Мегги ожгла ее все тем же коварным взглядом василиска.
— Никогда не слышала ничего похожего.
— Но ты несколько раз повторила именно эти слова. Словно ты их где-то вычитала. Или слышала, как кто-то их произнес. Подумай, пожалуйста. Эго очень важно. Ты не могла сама их сочинить. Вспомни: ты повторяла их очень часто.
— Я не стала бы и запоминать такую слезливую чепуху, — скорчила брезгливую гримасу Мегги. — И Дина не стала бы, — убежденно заявила она, плотно сжав губы и опустив глаза.
Дина уже спала.
Барнаби ждал их на платформе. Он помог полусонным, едва стоящим на ногах девочкам сесть в машину и, взглянув Эмме в лицо, спросил:
— Что-то случилось?
— Даже не знаю. Все шло хорошо, но, когда тетя Деб предложила девочкам погостить у нее, этот радушный жест почему-то задел самолюбие близнецов. Ничего страшного.
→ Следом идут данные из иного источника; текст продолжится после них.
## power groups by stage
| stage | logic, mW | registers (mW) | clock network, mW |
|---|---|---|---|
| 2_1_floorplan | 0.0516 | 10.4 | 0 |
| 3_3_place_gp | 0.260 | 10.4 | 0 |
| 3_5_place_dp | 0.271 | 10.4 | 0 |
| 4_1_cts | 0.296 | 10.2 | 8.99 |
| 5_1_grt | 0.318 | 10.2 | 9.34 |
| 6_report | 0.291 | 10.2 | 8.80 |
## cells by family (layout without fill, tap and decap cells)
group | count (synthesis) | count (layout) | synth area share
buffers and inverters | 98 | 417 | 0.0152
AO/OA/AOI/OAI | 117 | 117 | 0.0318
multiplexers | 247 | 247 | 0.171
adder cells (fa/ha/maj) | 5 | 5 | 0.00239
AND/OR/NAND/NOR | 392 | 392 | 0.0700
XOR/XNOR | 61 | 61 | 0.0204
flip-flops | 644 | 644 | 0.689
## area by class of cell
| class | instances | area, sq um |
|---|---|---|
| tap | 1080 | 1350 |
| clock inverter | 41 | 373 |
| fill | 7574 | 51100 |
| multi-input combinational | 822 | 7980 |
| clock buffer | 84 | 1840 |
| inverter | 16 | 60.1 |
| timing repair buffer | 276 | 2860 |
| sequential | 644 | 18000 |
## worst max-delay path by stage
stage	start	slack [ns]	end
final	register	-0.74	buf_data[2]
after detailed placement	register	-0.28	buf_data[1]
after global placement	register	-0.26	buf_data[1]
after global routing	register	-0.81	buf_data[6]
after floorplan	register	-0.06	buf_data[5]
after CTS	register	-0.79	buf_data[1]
**config.mk**
```make
export PLATFORM = sky130hd
export DESIGN_NAME = thresh_tally
export DESIGN_NICKNAME = d
export VERILOG_FILES = /design/src/rtl/thresh_tally.sv
export SDC_FILE = /design/constraint.sdc
export NUM_CORES = 1
export LEC_CHECK = 0
export ABC_CLOCK_PERIOD_IN_PS = 1900
export CAP_MARGIN = 20
export CORE_MARGIN = 4
export CORE_UTILIZATION = 30
export CTS_CLUSTER_DIAMETER = 150
export CTS_CLUSTER_SIZE = 40
export DETAILED_ROUTE_END_ITERATION = 16
export MAX_ROUTING_LAYER = met4
export PLACE_DENSITY = 0.54
export RECOVER_POWER = 100
export SLEW_MARGIN = 5
export SYNTH_ARGS = -nofsm -noshare
export SYNTH_HDL_FRONTEND = slang
export SYNTH_SLANG_ARGS = --single-unit
```
**constraint.sdc**
```tcl
create_clock -name clk -period 1.9 [get_ports clk]
set_input_delay 0.38 -clock clk [delete_from_list [all_inputs] [get_ports clk]]
set_output_delay 0.38 -clock clk [all_outputs]
set_load 0.005 [all_outputs]
```
==> config.mk <==
export PLATFORM = sky130hd
export DESIGN_NAME = segAddrGen
export DESIGN_NICKNAME = d
export VERILOG_FILES = /design/src/rtl/segaddr_pkg.sv /design/src/rtl/segAddrCtrl.sv /design/src/rtl/segAddrDatapath.sv /design/src/rtl/segAddrGen.sv
export SDC_FILE = /design/constraint.sdc
export NUM_CORES = 1
export LEC_CHECK = 0
export ABC_AREA = 1
export BUFFER_PORTS_ARGS = -buffer_cell sky130_fd_sc_hd__buf_2
export CORE_ASPECT_RATIO = 2
export CORE_UTILIZATION = 30
export CTS_CLUSTER_SIZE = 24
export DETAILED_ROUTE_END_ITERATION = 6
export PLACE_DENSITY = 0.52
export SLEW_MARGIN = 30
export SYNTH_ARGS = -nofsm -noshare
export SYNTH_HDL_FRONTEND = slang
export SYNTH_SLANG_ARGS = --single-unit
==> constraint.sdc <==
create_clock -name clk -period 3.3 [get_ports clk]
set_input_delay 0.165 -clock clk [delete_from_list [all_inputs] [get_ports clk]]
set_output_delay 0.165 -clock clk [all_outputs]
set_load 0.005 [all_outputs]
Мы и так проведи в городе слишком много времени.
— Да-а, — задумчиво произнес Барнаби. — Это так.
Больше муж не сказал ни слова. Он нежно взял ее за локоть, и, как всегда, его прикосновение свершило чудо: Эмму охватило упоительное ощущение окрыляющего счастья; ей мечталось, чтобы это мгновение волшебства длилось вечно…
Они ехали молча в прохладной, влажной ночи; дождевые капли блестели на лобовом стекле, свет фар выхватывал из темноты умиротворяющие картинки неброского сельского пейзажа.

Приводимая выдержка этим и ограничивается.